■ DATA FOR ANALYSIS:
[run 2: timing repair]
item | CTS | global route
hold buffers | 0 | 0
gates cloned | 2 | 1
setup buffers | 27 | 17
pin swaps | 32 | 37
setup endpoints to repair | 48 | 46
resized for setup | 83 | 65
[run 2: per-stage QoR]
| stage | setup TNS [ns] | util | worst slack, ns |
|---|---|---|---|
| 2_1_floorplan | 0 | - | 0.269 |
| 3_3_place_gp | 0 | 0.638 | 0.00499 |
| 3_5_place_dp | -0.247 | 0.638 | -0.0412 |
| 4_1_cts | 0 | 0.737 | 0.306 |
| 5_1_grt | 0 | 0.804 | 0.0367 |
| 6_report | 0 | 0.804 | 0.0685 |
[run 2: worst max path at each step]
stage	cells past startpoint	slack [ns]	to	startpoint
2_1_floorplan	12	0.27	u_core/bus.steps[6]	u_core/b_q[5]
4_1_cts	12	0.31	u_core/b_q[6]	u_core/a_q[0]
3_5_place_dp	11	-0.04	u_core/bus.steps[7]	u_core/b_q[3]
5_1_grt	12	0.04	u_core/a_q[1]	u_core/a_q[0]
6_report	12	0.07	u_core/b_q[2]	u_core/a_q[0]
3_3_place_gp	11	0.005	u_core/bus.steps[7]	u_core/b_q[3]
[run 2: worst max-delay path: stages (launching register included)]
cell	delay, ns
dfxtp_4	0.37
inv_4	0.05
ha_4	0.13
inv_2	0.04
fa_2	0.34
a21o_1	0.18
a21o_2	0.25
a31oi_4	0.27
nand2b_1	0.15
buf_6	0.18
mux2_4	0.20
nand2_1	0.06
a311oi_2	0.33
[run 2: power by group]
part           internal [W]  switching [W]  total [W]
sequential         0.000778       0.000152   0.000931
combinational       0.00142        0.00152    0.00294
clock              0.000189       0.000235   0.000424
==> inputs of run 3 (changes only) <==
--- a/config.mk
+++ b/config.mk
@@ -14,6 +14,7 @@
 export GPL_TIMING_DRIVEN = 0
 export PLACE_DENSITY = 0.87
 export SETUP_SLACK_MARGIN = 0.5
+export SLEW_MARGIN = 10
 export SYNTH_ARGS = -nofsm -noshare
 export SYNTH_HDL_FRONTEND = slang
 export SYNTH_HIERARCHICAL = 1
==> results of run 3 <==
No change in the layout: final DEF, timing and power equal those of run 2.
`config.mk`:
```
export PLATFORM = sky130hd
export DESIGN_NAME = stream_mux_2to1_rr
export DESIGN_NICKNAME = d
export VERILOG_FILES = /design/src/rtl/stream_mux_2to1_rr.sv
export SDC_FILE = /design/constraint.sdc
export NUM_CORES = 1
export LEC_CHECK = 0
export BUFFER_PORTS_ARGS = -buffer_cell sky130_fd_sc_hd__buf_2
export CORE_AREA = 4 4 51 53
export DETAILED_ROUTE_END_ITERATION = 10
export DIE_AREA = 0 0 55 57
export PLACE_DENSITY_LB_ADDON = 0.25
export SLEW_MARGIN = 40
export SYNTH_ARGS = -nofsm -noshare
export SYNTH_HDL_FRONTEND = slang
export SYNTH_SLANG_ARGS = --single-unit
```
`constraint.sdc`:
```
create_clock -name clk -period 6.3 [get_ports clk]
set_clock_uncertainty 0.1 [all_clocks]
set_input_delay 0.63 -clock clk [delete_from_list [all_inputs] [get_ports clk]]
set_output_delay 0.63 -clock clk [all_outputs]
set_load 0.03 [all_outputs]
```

* * *

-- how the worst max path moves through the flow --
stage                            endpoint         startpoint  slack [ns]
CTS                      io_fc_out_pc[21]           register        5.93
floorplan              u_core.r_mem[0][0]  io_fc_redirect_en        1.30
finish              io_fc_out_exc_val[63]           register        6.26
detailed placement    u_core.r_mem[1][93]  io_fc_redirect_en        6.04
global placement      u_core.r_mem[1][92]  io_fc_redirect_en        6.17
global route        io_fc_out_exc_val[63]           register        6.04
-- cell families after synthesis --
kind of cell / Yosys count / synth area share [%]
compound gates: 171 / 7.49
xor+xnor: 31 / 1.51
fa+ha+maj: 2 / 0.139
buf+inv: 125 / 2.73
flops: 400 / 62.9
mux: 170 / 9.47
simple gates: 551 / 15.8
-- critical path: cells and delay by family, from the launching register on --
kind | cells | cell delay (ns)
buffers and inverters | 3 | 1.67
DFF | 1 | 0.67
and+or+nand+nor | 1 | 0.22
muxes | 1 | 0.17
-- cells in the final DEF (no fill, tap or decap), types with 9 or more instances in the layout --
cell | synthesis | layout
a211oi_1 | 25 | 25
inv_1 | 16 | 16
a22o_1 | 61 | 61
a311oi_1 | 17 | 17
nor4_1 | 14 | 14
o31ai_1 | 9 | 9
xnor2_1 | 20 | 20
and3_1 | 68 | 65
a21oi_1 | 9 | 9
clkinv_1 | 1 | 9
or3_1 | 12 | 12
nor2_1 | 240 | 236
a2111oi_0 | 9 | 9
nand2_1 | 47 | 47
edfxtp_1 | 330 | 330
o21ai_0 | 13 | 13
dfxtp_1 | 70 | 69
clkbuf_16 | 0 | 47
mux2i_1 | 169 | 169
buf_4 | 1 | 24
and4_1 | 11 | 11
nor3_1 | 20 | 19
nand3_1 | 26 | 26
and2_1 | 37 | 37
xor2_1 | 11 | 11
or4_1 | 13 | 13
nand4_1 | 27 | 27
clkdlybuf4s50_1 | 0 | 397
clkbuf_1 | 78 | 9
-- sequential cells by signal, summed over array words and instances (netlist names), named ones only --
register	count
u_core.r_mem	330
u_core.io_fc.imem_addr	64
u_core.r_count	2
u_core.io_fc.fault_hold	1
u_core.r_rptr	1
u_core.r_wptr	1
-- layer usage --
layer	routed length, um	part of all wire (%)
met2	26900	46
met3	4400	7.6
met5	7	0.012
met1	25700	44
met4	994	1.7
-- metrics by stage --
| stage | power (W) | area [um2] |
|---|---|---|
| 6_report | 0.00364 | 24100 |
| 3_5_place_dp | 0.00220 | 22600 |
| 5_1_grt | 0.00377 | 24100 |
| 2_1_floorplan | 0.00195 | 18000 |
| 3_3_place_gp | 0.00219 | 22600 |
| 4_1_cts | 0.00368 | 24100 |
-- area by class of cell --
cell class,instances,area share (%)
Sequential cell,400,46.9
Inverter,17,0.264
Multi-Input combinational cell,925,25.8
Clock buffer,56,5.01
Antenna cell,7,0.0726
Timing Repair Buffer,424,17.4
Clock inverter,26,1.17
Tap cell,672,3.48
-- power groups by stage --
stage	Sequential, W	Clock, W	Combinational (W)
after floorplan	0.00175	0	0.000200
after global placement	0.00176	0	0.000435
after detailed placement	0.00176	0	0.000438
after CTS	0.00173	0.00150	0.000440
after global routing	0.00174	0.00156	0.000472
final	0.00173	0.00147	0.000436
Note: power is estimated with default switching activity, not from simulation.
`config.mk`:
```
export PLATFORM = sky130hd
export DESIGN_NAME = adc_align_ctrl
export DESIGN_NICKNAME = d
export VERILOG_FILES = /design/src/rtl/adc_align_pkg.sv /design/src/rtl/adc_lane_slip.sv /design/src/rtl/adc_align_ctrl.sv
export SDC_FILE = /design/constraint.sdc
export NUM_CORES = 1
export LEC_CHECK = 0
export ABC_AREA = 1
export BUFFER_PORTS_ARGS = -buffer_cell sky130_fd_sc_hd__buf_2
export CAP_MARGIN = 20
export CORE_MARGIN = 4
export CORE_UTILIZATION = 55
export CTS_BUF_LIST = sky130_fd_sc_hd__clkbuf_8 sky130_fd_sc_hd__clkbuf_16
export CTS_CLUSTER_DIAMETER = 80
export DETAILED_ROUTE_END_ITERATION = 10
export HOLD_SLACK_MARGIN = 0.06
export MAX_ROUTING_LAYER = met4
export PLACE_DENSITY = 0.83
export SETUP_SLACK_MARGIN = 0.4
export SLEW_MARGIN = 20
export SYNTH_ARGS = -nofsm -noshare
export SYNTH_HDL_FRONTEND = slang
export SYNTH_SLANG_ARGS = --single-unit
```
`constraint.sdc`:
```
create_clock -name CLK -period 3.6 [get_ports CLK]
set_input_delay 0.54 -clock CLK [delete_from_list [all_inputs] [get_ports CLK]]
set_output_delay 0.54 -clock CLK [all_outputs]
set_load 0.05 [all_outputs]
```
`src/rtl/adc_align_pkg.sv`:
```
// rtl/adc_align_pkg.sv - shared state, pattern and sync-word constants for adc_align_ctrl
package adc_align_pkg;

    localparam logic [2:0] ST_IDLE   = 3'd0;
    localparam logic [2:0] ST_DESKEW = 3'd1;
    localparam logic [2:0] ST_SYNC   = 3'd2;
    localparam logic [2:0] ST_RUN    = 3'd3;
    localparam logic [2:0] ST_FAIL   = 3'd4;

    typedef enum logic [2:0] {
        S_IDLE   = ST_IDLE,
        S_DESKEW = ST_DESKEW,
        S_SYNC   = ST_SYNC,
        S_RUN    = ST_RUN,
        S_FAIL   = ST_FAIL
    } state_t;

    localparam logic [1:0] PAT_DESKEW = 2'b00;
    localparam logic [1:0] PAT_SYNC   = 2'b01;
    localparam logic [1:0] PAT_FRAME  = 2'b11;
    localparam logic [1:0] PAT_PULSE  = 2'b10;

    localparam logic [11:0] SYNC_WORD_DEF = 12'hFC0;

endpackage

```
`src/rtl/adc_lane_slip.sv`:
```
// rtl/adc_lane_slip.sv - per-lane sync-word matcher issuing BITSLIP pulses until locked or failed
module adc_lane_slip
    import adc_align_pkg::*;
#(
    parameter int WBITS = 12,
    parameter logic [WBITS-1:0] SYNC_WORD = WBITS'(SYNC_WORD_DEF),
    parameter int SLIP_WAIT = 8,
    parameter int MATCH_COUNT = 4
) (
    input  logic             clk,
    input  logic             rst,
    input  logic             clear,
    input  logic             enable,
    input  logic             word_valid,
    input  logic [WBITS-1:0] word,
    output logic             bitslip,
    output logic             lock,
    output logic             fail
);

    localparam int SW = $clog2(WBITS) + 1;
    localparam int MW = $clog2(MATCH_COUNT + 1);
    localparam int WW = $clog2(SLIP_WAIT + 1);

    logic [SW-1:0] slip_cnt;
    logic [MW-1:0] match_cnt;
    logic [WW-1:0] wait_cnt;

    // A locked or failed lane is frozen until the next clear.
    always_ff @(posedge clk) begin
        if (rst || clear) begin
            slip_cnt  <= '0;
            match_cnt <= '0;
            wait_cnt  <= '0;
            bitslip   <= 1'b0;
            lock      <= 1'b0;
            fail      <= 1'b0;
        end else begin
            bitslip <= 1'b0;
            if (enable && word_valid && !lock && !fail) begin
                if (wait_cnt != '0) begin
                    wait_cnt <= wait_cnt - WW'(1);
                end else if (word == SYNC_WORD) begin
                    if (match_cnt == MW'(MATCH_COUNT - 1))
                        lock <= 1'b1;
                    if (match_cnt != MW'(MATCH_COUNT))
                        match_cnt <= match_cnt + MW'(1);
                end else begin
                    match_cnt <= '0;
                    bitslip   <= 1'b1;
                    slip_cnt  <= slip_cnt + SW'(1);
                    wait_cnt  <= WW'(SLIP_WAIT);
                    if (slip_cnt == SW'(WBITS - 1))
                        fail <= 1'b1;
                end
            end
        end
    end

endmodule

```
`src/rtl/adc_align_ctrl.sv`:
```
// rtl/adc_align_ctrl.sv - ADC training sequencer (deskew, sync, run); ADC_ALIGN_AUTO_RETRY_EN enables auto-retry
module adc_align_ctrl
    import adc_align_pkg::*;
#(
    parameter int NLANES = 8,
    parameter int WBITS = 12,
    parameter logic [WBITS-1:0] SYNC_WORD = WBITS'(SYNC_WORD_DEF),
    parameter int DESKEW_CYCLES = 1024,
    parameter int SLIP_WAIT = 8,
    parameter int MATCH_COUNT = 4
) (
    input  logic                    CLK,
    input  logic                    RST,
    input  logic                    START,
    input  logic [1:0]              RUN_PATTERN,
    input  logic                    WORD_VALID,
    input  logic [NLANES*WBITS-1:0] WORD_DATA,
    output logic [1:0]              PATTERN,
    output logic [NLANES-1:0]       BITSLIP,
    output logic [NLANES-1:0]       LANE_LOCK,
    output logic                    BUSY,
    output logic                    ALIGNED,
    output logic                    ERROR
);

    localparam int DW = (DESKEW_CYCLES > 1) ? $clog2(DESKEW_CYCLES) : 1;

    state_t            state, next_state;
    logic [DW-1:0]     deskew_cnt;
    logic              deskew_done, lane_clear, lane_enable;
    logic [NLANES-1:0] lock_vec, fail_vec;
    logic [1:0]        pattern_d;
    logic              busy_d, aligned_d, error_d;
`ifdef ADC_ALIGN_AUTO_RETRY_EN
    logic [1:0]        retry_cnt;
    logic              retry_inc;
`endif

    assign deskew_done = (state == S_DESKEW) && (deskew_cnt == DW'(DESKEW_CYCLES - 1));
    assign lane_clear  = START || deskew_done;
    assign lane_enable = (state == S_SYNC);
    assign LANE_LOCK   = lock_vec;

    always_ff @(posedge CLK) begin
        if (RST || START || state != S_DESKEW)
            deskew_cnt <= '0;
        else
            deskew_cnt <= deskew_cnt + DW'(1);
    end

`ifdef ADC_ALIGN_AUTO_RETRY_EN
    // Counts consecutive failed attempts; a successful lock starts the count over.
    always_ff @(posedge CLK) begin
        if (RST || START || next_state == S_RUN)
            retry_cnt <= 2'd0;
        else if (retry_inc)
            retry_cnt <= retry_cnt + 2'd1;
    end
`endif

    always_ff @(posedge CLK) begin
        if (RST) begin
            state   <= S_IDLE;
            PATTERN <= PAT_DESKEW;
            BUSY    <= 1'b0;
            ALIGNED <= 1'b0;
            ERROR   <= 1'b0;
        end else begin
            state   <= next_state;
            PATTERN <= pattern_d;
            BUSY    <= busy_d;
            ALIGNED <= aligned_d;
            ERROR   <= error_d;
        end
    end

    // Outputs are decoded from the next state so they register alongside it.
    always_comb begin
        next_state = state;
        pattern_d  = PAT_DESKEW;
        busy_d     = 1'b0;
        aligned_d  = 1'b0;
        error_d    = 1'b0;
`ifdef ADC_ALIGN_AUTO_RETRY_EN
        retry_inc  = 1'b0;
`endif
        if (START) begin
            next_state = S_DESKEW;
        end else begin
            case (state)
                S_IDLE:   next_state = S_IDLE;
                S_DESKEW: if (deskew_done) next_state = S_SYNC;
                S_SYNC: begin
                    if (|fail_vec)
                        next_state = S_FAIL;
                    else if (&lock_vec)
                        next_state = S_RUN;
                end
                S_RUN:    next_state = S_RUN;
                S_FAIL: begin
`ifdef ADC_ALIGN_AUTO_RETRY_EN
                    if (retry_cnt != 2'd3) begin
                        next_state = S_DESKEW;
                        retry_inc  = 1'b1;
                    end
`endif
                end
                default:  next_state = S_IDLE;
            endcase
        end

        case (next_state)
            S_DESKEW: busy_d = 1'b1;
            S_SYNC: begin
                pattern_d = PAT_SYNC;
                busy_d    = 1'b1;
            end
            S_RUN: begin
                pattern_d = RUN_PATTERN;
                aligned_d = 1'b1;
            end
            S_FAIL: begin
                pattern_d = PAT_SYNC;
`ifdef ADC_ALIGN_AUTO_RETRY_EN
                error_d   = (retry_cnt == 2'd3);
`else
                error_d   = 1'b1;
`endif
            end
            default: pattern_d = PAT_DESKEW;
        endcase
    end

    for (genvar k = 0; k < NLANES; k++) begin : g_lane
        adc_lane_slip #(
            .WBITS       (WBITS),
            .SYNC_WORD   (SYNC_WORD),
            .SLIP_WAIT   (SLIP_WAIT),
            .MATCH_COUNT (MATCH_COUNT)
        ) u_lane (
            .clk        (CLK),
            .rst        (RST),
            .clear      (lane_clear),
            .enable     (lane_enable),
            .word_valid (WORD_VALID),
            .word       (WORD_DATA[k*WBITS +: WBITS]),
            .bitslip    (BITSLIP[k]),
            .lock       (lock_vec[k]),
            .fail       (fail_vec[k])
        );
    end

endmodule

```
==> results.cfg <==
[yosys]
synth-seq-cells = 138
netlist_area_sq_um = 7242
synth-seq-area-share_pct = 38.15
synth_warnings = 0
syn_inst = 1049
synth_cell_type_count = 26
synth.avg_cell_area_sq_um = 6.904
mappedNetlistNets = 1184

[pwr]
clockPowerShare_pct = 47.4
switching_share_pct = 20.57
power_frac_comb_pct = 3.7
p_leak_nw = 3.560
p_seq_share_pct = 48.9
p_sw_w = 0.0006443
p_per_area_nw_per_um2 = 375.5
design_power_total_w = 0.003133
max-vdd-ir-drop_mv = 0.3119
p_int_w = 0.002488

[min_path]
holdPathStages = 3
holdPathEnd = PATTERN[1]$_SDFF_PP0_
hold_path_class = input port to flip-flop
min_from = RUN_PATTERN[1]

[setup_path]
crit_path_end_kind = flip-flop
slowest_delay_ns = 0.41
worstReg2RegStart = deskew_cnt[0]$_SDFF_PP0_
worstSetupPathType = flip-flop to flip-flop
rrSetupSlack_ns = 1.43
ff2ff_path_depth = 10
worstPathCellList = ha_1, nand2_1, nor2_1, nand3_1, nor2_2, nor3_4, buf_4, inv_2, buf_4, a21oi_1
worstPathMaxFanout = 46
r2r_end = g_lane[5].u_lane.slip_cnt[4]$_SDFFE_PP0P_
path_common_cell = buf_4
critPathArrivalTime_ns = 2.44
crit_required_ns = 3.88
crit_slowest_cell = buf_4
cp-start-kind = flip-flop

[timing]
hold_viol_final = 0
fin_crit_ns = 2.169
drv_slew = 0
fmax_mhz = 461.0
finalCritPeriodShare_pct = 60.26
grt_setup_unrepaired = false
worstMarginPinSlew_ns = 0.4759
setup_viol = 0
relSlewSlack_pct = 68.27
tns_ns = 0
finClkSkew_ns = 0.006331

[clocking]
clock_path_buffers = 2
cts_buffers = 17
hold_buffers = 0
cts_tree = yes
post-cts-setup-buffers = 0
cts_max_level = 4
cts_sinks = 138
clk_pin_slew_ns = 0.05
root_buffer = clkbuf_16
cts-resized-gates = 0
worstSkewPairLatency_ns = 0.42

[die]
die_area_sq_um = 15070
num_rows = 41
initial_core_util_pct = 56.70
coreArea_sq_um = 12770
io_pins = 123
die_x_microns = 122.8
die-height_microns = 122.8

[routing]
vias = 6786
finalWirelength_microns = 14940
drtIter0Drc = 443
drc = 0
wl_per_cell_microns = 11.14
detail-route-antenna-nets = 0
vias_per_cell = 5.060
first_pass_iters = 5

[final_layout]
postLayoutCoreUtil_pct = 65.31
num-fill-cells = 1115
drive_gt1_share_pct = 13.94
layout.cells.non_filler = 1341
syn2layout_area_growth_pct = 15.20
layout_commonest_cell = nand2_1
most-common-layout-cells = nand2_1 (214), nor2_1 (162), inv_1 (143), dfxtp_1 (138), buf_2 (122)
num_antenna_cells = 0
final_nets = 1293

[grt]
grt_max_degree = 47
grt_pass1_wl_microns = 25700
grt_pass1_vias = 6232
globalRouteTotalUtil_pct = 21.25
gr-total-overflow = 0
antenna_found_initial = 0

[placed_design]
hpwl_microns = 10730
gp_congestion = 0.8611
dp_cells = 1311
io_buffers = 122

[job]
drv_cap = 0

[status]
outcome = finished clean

■ INSTRUCTIONS TO FOLLOW:
Looking at the data above, count each line that holds the word "part" and report the count alone.

■ RESPONSE:
2